What is being asked =>
Below are entries. Copy exactly the lines running from the line that holds "floorplan,fp.dieH,158,µm" to the line that holds "class,count,share of cell area", with both ends included.

□ □ □ □ □

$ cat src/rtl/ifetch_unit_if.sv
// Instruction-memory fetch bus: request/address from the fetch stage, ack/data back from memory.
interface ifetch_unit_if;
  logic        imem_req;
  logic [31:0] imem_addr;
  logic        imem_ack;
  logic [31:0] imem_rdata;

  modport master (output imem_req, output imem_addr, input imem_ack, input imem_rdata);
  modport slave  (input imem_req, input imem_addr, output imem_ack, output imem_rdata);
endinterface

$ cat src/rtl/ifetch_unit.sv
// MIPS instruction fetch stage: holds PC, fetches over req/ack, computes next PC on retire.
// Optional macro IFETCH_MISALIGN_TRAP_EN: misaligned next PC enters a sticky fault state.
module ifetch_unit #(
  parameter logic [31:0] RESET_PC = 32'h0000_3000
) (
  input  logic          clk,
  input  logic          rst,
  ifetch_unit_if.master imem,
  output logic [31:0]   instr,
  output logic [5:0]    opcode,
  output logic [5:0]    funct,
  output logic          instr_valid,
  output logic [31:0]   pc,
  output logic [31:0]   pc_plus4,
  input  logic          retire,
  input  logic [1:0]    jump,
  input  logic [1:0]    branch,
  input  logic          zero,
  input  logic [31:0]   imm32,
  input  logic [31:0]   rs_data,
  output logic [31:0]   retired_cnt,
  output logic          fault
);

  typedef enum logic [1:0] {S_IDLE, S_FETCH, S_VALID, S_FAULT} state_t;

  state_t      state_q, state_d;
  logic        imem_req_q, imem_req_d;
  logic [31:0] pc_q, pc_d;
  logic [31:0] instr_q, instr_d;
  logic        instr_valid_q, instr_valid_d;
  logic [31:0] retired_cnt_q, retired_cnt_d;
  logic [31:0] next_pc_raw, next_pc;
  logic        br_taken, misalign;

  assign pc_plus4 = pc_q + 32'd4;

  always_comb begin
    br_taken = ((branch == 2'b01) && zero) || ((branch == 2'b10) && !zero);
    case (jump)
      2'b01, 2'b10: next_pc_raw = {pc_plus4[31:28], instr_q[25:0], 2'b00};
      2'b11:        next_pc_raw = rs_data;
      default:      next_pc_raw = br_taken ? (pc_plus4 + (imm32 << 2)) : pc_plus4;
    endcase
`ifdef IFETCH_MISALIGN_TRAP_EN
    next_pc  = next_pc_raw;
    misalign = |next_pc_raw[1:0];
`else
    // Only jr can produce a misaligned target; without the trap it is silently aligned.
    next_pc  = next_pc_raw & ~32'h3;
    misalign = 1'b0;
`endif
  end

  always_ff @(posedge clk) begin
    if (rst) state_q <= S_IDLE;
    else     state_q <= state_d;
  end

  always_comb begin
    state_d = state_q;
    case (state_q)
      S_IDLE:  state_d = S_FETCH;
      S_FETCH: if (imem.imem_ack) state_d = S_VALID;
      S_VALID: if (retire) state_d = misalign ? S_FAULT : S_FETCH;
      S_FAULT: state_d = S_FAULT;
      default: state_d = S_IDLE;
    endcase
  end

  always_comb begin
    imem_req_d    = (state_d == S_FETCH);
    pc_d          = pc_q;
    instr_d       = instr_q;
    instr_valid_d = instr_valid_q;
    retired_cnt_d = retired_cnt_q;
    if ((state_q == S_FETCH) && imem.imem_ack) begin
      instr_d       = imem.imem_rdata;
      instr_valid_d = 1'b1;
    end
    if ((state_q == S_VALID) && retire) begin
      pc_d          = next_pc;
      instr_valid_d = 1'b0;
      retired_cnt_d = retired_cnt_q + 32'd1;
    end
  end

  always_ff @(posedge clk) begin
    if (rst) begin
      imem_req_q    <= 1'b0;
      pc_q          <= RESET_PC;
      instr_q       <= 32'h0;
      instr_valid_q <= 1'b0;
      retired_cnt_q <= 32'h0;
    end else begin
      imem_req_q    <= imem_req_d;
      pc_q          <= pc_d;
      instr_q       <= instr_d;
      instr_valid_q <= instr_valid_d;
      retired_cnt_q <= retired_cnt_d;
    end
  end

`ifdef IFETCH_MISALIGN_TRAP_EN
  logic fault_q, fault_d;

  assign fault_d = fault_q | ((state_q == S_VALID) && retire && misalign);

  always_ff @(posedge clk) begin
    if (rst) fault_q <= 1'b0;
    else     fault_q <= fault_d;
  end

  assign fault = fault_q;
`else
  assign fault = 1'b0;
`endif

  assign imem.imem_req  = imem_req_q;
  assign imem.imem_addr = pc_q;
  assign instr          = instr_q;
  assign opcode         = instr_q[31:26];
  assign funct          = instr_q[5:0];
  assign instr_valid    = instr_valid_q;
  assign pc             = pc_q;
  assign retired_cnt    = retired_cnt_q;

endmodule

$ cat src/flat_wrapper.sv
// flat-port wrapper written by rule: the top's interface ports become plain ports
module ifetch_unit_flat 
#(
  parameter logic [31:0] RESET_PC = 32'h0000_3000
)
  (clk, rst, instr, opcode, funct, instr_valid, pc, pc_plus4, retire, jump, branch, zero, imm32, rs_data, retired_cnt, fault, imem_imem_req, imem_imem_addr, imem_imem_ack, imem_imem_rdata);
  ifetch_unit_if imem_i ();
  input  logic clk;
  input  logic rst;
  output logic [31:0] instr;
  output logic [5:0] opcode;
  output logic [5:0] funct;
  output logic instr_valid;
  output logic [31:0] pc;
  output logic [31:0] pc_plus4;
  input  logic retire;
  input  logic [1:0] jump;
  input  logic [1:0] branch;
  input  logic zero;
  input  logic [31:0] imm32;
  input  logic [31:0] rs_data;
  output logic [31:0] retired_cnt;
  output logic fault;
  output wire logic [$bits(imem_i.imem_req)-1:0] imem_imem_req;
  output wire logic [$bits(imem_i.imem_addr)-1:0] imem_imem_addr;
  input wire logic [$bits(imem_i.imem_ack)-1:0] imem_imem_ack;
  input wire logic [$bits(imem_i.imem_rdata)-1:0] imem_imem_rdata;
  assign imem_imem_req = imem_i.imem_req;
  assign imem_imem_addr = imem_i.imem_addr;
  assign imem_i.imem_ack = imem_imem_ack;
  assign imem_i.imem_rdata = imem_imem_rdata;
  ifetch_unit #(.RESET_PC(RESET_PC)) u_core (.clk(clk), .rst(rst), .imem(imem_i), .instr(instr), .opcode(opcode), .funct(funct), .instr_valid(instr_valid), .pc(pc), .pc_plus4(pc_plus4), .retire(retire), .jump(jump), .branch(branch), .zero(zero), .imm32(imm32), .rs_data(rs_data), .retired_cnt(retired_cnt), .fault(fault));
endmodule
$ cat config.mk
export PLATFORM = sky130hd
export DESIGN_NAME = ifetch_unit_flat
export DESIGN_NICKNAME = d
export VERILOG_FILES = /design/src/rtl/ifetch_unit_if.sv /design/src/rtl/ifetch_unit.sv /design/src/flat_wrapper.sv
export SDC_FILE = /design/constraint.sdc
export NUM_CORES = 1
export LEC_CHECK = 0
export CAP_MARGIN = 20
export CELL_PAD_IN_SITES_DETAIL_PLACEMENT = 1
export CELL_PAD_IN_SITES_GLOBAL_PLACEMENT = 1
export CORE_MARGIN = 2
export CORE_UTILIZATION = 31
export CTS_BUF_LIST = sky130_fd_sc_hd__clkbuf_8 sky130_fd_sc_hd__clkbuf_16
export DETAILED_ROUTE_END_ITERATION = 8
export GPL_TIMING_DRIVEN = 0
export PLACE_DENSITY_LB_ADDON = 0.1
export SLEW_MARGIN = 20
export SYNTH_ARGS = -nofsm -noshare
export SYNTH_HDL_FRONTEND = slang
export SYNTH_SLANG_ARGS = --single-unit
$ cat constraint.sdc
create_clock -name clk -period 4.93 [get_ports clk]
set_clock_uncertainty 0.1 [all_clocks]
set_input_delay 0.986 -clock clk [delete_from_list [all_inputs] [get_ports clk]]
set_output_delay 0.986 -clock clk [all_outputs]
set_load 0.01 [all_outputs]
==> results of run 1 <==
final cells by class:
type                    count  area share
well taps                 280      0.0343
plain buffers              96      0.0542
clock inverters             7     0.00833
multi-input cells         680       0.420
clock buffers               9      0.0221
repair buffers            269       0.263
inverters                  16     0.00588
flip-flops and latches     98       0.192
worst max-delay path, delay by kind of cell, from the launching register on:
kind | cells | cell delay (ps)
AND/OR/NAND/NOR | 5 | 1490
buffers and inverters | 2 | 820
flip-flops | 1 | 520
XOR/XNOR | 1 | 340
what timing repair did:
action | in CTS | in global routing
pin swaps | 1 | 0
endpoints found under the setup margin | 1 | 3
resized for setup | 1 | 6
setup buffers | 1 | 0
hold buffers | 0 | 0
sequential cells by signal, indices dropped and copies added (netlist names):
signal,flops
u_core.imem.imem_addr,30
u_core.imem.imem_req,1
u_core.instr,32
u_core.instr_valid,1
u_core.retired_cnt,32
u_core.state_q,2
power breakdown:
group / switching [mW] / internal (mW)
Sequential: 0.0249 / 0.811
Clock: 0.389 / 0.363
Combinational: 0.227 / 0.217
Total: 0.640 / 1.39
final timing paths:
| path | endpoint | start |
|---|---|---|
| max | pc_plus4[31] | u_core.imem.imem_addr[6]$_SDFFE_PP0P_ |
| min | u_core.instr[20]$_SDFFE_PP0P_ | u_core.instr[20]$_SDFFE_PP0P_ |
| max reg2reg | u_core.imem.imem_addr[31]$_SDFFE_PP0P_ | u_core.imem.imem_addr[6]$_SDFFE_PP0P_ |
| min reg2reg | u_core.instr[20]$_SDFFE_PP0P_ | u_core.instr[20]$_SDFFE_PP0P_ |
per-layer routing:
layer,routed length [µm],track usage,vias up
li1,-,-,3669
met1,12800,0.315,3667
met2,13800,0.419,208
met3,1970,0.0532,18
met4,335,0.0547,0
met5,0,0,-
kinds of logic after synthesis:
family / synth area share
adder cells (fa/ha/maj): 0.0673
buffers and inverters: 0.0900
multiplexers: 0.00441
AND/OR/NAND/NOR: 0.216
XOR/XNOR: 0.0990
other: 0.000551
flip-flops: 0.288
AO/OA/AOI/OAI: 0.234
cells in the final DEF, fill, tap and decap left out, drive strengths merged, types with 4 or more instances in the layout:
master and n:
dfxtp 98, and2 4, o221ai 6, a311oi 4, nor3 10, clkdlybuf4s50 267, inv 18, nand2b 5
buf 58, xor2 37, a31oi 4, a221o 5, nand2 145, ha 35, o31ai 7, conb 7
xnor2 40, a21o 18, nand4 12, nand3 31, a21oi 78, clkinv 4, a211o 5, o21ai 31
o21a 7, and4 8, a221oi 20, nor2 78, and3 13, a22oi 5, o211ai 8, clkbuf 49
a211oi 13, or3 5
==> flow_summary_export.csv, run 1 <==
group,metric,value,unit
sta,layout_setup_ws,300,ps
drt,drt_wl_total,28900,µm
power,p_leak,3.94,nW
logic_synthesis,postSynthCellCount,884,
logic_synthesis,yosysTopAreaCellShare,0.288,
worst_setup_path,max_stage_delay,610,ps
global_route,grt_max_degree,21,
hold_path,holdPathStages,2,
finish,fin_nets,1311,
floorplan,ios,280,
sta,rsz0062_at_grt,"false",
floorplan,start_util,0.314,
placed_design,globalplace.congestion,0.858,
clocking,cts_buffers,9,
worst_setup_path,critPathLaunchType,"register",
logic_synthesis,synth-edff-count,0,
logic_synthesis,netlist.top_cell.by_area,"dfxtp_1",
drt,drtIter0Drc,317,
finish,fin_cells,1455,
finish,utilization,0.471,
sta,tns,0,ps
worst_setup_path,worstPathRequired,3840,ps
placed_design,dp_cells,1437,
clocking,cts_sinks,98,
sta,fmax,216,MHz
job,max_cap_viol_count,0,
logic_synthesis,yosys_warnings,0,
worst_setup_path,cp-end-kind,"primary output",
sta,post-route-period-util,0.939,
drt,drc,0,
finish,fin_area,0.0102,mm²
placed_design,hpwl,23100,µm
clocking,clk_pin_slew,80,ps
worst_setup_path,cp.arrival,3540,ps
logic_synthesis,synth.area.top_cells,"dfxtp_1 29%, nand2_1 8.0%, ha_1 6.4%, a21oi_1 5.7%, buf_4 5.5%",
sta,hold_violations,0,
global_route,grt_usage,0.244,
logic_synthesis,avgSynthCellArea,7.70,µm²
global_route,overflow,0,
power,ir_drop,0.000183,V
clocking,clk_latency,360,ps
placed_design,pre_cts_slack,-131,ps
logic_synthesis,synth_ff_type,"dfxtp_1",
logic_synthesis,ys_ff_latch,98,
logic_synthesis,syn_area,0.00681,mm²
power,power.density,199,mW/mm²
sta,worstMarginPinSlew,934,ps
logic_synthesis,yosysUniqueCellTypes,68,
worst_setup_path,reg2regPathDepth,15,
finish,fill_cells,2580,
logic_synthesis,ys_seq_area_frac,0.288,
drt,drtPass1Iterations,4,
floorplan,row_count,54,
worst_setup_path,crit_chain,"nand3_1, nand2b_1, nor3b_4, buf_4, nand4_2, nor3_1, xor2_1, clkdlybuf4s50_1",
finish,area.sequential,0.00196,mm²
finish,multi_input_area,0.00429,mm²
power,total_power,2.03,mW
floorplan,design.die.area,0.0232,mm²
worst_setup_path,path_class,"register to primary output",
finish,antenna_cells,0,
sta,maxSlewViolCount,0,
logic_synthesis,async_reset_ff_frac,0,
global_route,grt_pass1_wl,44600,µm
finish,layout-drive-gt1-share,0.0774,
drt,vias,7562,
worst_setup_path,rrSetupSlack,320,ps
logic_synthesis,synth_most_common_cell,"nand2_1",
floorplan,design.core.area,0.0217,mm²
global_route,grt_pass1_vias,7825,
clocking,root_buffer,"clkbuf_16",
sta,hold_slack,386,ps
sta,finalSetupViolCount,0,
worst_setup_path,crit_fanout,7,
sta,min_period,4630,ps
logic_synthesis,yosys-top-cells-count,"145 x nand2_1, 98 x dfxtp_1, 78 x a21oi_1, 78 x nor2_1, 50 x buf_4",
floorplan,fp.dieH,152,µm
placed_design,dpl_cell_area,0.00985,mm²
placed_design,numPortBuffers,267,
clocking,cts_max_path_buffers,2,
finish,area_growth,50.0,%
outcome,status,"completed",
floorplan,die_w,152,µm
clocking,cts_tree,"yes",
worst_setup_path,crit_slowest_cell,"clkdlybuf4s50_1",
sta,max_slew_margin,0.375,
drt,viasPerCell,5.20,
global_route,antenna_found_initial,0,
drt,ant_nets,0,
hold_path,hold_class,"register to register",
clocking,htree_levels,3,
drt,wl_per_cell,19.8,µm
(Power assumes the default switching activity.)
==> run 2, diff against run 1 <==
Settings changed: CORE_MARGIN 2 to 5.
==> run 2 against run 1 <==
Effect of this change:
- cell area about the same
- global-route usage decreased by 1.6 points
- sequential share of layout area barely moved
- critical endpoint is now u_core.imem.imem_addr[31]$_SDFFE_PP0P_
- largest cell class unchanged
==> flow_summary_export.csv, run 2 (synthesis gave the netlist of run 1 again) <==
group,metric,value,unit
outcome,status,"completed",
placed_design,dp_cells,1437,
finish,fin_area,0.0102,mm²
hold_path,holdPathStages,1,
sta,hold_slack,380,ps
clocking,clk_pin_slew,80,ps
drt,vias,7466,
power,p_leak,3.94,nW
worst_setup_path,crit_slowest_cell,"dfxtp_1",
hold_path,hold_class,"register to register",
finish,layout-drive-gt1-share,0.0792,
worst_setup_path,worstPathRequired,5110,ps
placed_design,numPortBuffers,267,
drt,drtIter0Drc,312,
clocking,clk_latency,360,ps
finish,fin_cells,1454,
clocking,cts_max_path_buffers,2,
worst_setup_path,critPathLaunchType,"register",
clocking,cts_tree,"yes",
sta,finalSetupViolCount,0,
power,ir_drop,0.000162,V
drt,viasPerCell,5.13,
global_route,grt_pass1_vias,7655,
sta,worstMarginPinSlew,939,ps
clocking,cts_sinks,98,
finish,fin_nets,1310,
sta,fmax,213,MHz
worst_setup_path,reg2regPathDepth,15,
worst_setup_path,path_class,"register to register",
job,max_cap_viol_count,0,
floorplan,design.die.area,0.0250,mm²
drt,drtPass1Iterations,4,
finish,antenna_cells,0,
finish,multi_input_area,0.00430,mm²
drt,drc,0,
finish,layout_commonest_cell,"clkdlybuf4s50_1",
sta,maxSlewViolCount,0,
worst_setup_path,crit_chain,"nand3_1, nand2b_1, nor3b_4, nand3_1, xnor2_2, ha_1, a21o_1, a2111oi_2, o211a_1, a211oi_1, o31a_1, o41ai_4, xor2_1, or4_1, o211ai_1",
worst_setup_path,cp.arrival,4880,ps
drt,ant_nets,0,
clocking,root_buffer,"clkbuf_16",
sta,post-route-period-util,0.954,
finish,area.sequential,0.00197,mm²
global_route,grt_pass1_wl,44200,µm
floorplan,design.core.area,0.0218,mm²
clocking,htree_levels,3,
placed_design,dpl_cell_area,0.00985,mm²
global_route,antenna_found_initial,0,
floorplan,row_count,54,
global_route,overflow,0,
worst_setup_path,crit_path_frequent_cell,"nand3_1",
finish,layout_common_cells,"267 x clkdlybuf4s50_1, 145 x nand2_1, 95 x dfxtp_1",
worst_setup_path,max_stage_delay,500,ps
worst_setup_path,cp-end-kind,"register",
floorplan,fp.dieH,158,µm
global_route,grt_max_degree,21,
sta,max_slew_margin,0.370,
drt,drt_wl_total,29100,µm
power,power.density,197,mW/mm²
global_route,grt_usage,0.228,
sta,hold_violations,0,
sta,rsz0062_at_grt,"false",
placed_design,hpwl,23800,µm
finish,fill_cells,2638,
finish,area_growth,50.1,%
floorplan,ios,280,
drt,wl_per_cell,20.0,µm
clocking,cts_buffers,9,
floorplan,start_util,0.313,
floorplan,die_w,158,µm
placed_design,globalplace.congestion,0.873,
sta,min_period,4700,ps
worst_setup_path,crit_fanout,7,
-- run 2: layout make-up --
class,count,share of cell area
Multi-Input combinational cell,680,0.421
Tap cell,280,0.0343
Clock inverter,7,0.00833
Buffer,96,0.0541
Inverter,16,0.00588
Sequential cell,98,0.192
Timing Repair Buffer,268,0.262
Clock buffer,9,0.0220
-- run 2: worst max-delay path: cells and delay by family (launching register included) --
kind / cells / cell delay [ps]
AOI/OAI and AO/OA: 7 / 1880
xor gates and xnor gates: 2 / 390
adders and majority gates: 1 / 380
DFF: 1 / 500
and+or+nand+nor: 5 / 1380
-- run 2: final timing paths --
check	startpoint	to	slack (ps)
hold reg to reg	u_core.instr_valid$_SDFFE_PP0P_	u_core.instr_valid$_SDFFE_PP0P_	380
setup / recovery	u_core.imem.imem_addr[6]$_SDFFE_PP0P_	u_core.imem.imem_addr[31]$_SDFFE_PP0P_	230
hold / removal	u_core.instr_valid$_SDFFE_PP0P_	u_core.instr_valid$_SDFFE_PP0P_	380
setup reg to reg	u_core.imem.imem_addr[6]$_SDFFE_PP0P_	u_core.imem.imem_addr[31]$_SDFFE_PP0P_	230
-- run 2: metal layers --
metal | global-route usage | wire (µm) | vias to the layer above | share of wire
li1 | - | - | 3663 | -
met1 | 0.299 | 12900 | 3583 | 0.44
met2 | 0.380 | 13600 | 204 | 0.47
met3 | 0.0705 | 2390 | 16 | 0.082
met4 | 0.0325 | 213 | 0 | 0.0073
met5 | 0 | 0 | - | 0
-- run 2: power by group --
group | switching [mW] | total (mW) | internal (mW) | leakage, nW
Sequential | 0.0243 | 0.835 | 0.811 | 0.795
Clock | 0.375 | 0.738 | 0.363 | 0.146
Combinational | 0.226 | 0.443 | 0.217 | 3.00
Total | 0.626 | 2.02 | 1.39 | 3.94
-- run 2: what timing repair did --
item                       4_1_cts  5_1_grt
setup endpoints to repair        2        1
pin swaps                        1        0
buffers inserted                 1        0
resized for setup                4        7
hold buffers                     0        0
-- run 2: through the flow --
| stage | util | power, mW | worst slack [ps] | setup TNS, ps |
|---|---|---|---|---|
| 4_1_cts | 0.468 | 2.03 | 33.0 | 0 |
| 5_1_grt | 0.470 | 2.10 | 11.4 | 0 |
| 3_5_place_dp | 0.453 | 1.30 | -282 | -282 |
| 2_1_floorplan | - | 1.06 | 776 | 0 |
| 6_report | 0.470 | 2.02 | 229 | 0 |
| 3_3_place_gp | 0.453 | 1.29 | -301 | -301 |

□ □ □ □ □

Response area =>
floorplan,fp.dieH,158,µm
global_route,grt_max_degree,21,
sta,max_slew_margin,0.370,
drt,drt_wl_total,29100,µm
power,power.density,197,mW/mm²
global_route,grt_usage,0.228,
sta,hold_violations,0,
sta,rsz0062_at_grt,"false",
placed_design,hpwl,23800,µm
finish,fill_cells,2638,
finish,area_growth,50.1,%
floorplan,ios,280,
drt,wl_per_cell,20.0,µm
clocking,cts_buffers,9,
floorplan,start_util,0.313,
floorplan,die_w,158,µm
placed_design,globalplace.congestion,0.873,
sta,min_period,4700,ps
worst_setup_path,crit_fanout,7,
-- run 2: layout make-up --
class,count,share of cell area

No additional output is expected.